#### How to complete this task
Take the entries below and print only the lines from the one with "end else if (dep_field_last_i" through the one with "Register fraction of", exactly as they stand, both ends included.

--- START ---

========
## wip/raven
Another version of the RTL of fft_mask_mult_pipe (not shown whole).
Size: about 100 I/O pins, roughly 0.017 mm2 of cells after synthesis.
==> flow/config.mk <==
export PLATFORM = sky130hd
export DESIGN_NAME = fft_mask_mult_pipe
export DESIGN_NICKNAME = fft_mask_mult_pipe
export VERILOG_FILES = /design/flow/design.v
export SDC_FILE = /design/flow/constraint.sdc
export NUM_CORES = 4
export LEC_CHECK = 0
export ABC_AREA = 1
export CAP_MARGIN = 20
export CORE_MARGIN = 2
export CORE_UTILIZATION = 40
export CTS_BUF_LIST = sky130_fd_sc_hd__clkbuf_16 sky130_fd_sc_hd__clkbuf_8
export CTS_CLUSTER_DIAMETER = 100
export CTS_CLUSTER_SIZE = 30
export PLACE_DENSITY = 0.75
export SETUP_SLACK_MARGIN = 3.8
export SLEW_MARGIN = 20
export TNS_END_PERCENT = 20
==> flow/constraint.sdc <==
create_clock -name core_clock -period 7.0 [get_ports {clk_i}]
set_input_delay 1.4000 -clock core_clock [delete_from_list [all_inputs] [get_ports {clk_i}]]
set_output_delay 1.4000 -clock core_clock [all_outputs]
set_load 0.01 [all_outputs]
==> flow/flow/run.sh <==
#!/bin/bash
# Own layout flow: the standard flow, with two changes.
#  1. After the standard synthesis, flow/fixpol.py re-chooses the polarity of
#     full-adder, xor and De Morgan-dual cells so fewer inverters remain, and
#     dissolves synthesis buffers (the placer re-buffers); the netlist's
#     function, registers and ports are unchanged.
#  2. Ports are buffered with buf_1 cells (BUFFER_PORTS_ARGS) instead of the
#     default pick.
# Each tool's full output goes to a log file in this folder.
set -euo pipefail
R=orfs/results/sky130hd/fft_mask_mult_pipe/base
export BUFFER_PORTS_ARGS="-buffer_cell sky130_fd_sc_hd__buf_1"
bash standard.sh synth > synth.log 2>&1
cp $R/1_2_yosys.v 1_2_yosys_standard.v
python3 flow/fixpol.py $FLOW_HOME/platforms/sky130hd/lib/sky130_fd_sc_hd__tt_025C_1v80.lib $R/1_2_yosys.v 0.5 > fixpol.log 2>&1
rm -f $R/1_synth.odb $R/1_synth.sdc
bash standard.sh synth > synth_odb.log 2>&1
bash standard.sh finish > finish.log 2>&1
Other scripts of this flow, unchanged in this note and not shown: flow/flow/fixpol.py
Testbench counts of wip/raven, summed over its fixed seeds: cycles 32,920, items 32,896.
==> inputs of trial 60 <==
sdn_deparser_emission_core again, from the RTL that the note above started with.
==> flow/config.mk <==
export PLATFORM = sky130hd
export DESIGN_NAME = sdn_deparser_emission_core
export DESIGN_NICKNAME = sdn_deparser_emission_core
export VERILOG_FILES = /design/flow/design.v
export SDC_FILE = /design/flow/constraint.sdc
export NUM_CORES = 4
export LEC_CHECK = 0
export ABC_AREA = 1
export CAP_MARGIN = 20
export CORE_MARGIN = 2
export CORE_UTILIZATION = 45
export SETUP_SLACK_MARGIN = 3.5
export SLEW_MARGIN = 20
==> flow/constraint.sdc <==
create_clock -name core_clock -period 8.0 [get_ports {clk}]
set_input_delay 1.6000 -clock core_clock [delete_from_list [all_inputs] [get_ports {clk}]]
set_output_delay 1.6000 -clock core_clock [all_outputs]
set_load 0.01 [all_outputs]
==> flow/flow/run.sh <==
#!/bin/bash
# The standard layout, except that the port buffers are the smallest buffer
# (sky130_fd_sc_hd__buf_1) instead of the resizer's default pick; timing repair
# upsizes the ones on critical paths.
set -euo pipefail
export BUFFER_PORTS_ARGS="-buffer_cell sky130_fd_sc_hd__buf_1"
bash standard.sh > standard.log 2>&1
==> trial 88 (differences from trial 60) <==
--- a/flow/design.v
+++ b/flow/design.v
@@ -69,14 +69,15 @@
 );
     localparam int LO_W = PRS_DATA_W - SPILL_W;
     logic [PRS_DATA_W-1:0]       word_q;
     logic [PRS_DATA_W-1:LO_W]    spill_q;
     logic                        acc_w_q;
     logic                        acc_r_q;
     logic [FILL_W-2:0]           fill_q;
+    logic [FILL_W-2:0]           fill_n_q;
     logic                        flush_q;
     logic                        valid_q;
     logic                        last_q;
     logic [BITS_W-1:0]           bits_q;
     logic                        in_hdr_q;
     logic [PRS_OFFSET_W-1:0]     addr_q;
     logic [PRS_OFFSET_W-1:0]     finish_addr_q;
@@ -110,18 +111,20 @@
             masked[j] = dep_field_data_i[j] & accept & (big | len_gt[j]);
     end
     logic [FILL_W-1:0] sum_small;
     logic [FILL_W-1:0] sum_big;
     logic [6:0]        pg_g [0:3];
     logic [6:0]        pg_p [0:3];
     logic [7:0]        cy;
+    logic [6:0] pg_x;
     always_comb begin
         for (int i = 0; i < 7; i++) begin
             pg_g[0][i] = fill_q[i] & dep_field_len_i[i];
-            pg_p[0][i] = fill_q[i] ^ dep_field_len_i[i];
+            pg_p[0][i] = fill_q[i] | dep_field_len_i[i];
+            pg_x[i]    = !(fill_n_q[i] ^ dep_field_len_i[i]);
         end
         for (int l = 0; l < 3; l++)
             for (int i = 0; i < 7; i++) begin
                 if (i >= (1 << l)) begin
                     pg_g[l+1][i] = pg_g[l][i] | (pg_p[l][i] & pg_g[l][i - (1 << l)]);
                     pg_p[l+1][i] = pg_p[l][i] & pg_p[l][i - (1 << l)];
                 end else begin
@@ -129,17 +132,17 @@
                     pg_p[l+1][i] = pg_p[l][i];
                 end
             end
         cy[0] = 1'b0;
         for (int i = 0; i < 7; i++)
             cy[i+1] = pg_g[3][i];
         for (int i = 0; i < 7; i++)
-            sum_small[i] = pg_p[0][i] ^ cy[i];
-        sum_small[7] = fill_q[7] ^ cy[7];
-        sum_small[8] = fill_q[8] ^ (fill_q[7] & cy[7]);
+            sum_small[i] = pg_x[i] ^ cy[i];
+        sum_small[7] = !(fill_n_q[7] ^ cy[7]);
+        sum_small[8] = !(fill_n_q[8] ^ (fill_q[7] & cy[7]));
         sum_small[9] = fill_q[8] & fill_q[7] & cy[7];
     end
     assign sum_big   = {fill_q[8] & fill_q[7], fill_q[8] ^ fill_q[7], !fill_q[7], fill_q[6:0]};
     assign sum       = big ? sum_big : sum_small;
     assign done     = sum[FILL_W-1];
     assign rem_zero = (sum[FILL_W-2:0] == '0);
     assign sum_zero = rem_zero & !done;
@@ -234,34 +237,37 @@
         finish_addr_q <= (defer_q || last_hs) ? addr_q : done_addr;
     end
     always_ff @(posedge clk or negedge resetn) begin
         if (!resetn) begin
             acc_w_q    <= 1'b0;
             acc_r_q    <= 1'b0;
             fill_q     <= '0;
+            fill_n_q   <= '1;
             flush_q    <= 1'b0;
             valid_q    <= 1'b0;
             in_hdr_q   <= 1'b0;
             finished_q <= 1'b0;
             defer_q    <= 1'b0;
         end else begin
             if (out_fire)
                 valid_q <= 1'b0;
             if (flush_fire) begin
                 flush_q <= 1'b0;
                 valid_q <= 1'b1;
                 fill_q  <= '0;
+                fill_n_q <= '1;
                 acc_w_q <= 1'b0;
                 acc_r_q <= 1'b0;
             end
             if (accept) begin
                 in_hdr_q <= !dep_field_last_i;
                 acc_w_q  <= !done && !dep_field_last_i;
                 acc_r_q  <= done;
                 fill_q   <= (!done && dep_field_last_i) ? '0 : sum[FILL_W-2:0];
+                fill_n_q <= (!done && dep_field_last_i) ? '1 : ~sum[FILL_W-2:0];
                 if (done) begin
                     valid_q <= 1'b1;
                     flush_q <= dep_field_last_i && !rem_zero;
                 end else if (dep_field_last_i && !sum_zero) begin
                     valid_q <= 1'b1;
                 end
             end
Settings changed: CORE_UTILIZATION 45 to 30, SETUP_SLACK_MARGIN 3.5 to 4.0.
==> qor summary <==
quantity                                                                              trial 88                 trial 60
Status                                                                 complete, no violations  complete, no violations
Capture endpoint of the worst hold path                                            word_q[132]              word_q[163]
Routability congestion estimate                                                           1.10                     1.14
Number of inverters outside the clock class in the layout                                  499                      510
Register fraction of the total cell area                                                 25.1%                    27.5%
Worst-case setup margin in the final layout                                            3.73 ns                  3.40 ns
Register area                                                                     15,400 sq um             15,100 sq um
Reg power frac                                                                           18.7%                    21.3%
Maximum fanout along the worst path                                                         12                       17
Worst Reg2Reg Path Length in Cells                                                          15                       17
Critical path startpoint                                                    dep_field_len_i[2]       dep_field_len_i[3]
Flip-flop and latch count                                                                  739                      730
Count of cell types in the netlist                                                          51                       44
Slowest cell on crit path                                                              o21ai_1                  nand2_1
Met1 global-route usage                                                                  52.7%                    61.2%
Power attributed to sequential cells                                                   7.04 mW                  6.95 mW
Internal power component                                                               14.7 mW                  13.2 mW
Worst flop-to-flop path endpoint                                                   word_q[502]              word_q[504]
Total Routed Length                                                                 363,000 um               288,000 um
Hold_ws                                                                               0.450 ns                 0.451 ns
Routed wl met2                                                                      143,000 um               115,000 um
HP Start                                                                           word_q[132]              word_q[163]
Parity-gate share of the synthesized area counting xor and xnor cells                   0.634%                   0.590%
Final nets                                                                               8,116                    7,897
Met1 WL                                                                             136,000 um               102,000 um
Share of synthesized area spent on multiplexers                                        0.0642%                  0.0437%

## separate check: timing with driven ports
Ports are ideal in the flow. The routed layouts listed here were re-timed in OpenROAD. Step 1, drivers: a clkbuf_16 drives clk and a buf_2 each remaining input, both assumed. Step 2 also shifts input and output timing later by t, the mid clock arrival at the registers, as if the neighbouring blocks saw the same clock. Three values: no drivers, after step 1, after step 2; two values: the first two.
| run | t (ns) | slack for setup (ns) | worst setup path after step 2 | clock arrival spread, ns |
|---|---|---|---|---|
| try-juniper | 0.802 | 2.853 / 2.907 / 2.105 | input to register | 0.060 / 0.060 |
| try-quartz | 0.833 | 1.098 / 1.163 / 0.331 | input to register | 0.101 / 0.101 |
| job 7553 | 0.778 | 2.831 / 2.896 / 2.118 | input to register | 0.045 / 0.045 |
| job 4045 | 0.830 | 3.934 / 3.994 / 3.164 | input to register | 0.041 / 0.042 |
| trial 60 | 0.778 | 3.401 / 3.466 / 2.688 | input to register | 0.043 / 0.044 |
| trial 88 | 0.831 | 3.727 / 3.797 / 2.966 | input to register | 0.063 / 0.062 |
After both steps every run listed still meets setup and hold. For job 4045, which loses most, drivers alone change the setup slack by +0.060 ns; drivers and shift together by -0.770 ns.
From an optimization exercise on the open Yosys and OpenROAD flow, aimed at a short achievable clock period and few clock cycles; shortcuts taken in it are not production practice.
The RTL was checked by simulation tests, not by an equivalence proof against the original design.
Power and IR drop assume default switching activity.

[flow/standard.sh]
#!/bin/bash
# synth_recipe.tcl (not shown) runs the flow's synth.tcl, then flattens the netlist and writes it again
# the make line also repeats each setting of config.mk as NAME=value (left out here)
make -C /OpenROAD-flow-scripts/flow DESIGN_CONFIG=/design/flow/config.mk WORK_HOME=/design/flow/orfs CLKGATE_MAP_FILE= SYNTH_SCRIPT=/design/flow/synth_recipe.tcl "${@:-finish}"
[flow/flow/run.sh]
#!/bin/bash
# Standard synthesis and layout; timing repair aims below the clock period
# (larger setup margin) so that the layout achieves a shorter period.
set -euo pipefail
bash standard.sh synth > synth.log 2>&1
bash standard.sh SETUP_SLACK_MARGIN=8.5 finish > layout.log 2>&1
[flow/design.v]
package cpuPkg;
	typedef logic [31:0] word_t;
	typedef logic [4:0] regAddr_t;
	typedef logic [31:0] count_t;
	typedef logic [6:0] opcode_t;
	typedef logic [11:0] apbAddr_t;
	localparam opcode_t OPC_ALU_REG = 7'b0110011;
	localparam opcode_t OPC_ALU_IMM = 7'b0010011;
	localparam opcode_t OPC_LOAD = 7'b0000011;
	localparam opcode_t OPC_STORE = 7'b0100011;
	localparam opcode_t OPC_SYSTEM = 7'b1110011;
	localparam logic [2:0] F3_ADD_SUB = 3'b000;
	localparam logic [2:0] F3_SLT = 3'b010;
	localparam logic [2:0] F3_XOR = 3'b100;
	localparam logic [2:0] F3_OR = 3'b110;
	localparam logic [2:0] F3_AND = 3'b111;
	typedef enum logic [2:0] {ALU_ADD, ALU_SUB, ALU_AND, ALU_OR, ALU_XOR, ALU_SLT} aluOp_t;
	typedef enum logic {SRC_A_PC, SRC_A_REG} srcA_t;
	typedef enum logic [1:0] {SRC_B_REG, SRC_B_IMM, SRC_B_FOUR} srcB_t;
	typedef enum logic {WB_EX, WB_MEM} wbSrc_t;
	typedef enum logic [3:0] {
		IDLE,
		FETCH,
		DECODE,
		EXEC_R,
		EXEC_I,
		MEMORY,
		WRITEBACK,
		WRITEBACK_MEM,
		HALT
	} ctrlState_t;
	localparam apbAddr_t IMEM_BASE = 12'h000;
	localparam apbAddr_t DMEM_BASE = 12'h100;
	localparam apbAddr_t CTRL_ADDR = 12'h200;
	localparam apbAddr_t COUNT_ADDR = 12'h204;
endpackage
module memBank #(
	parameter int N = 64,
	parameter int W = 32,
	parameter int A = 6
) (
	input logic [N*W-1:0] d,
	input logic [A-1:0] a,
	output logic [W-1:0] q
);
	logic [W-1:0] lv [A+1][N];
	always_comb begin
		for (int l = 0; l <= A; l++)
			for (int i = 0; i < N; i++)
				lv[l][i] = '0;
		for (int i = 0; i < N; i++)
			lv[0][i] = d[i*W +: W];
		for (int l = 0; l < A; l++)
			for (int i = 0; i < (N >> (l + 1)); i++)
				lv[l+1][i] = a[l] ? lv[l][2*i+1] : lv[l][2*i];
		q = lv[A][0];
	end
endmodule
Context: an optimization exercise on an open-source flow, tuned for small area, a short achievable clock period and few clock cycles. The choices shown serve that exercise and are no tape-out recipe.
Function was not checked in any run shown here: the RTL went through the layout flow alone.

`flow/design.v`:
```
package hcas_pkg;
	localparam logic [63:0] FNV_BASIS  = 64'hcbf29ce484222325;
	localparam logic [63:0] GOLDEN_ADD = 64'h9e3779b97f4a7c15;
	localparam logic [63:0] MIX_MUL_A  = 64'hbf58476d1ce4e5b9;
	localparam logic [63:0] MIX_MUL_B  = 64'h94d049bb133111eb;
	function automatic logic [63:0] fnv_step(input logic [63:0] h, input logic [7:0] b);
		logic [63:0] x;
		begin
			x = h ^ {56'd0, b};
			fnv_step = (x << 40) + (x << 8) + (x << 7) + (x << 5) + (x << 4) + (x << 1) + x;
		end
	endfunction
endpackage
import hcas_pkg::*;
module hcas_mul64 #(
	parameter int K = 16
) (
	input  logic         sel_b,
	input  logic         first,
	input  logic [63:0]  acc,
	input  logic [K-1:0] dig,
	output logic [63:0]  sum
);
	logic [63:0] c;
	logic [63:0] s;
	always_comb begin
		c = sel_b ? MIX_MUL_B : MIX_MUL_A;
		s = first ? 64'd0 : (acc << K);
		for (int b = 0; b < K; b++)
			s = s + (dig[b] ? (c << b) : 64'd0);
		sum = s;
	end
endmodule
import hcas_pkg::*;
module hash_chain_anchor_sealer_core (
	input  logic        clk,
	input  logic        arst_n,
	input  logic        in_valid,
	output logic        in_ready,
	input  logic [7:0]  data_byte,
	input  logic        byte_present,
	input  logic        vector_end,
	output logic        out_valid,
	input  logic        out_ready,
	output logic [63:0] anchor,
	output logic [63:0] input_hash,
	output logic [63:0] output_hash,
	output logic [63:0] context_hash
);
	localparam int D  = 3;           
	localparam int K  = 16;          
	localparam int NS = 64 / K;      
	logic       rdy_q, it_v, it_p, it_e;
	logic [7:0] it_b;
	logic [63:0] run_q, hv;
	logic       fire, push, pop;
	assign fire     = in_valid && rdy_q;
	assign in_ready = rdy_q;
	assign hv       = it_p ? hcas_pkg::fnv_step(run_q, it_b) : run_q;
	assign push     = it_v && it_e;
	logic [63:0] q [D];
	logic [2:0]  cnt, cnt_n;
	assign cnt_n = cnt + 3'(push) - 3'(pop);
	always_ff @(posedge clk or negedge arst_n) begin
		if (!arst_n) begin
			rdy_q <= 1'b1;
			it_v  <= 1'b0;
			run_q <= FNV_BASIS;
			cnt   <= 3'd0;
		end else begin
			it_v  <= fire;
			cnt   <= cnt_n;
			rdy_q <= (cnt_n + 3'(fire && vector_end)) < 3'(D);
			if (it_v)
				run_q <= it_e ? FNV_BASIS : hv;
		end
	end
	always_ff @(posedge clk) begin
		if (fire) begin
			it_b <= data_byte;
			it_p <= byte_present;
			it_e <= vector_end;
		end
		for (int i = 0; i < D; i++) begin
			if (pop) begin
				if (i == D - 1)
					q[i] <= hv;
				else if (push && 3'(i + 1) == cnt)
					q[i] <= hv;
				else
					q[i] <= q[i + 1];
			end else if (push && 3'(i) == cnt) begin
				q[i] <= hv;
			end
		end
	end
	localparam logic [1:0] F_IDLE = 2'd0, F_MA = 2'd1, F_MB = 2'd2;
	logic [1:0]  fst, stg;
	logic [$clog2(NS)-1:0] step;
	logic [63:0] acc, mq, z0, z1, hsum;
	logic [63:0] in_h, out_h, ctx_h;
	logic        ov_q, last;
	assign pop  = (fst == F_IDLE) && (cnt != 3'd0) && (!ov_q || out_ready);
	assign last = (step == $clog2(NS)'(NS - 1));
	assign z0   = acc + GOLDEN_ADD + (q[0] << 6) + (q[0] >> 2);
	assign z1   = z0 ^ (z0 >> 30);
	hcas_mul64 #(.K(K)) u_mul (
		.sel_b (fst == F_MB),
		.first (step == '0),
		.acc   (acc),
		.dig   (mq[63 -: K]),
		.sum   (hsum)
	);
	always_ff @(posedge clk or negedge arst_n) begin
		if (!arst_n) begin
			fst  <= F_IDLE;
			stg  <= 2'd0;
			step <= '0;
			acc  <= 64'd0;
			ov_q <= 1'b0;
		end else begin
			if (fst == F_MB && last && stg == 2'd2)
				ov_q <= 1'b1;
			else if (out_ready)
				ov_q <= 1'b0;
			case (fst)
				F_IDLE: begin
					if (pop) begin
						fst  <= F_MA;
						step <= '0;
					end
				end
				F_MA: begin
					acc  <= hsum;
					step <= step + 1'b1;
					if (last)
						fst <= F_MB;
				end
				default: begin
					step <= step + 1'b1;
					if (last) begin
						acc <= hsum ^ (hsum >> 31);
						fst <= F_IDLE;
						stg <= (stg == 2'd2) ? 2'd0 : stg + 2'd1;
					end else begin
						acc <= hsum;
					end
				end
			endcase
		end
	end
	always_ff @(posedge clk) begin
		if (pop) begin
			mq <= z1;
			if (stg == 2'd0) in_h  <= q[0];
			if (stg == 2'd1) out_h <= q[0];
			if (stg == 2'd2) ctx_h <= q[0];
		end else if (fst == F_MA && last) begin
			mq <= hsum ^ (hsum >> 27);
		end else begin
			mq <= mq << K;
		end
	end
	assign out_valid    = ov_q;
	assign anchor       = acc;
	assign input_hash   = in_h;
	assign output_hash  = out_h;
	assign context_hash = ctx_h;
endmodule
```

--- END ---

#### Task result
                 end else if (dep_field_last_i && !sum_zero) begin
                     valid_q <= 1'b1;
                 end
             end
Settings changed: CORE_UTILIZATION 45 to 30, SETUP_SLACK_MARGIN 3.5 to 4.0.
==> qor summary <==
quantity                                                                              trial 88                 trial 60
Status                                                                 complete, no violations  complete, no violations
Capture endpoint of the worst hold path                                            word_q[132]              word_q[163]
Routability congestion estimate                                                           1.10                     1.14
Number of inverters outside the clock class in the layout                                  499                      510
Register fraction of the total cell area                                                 25.1%                    27.5%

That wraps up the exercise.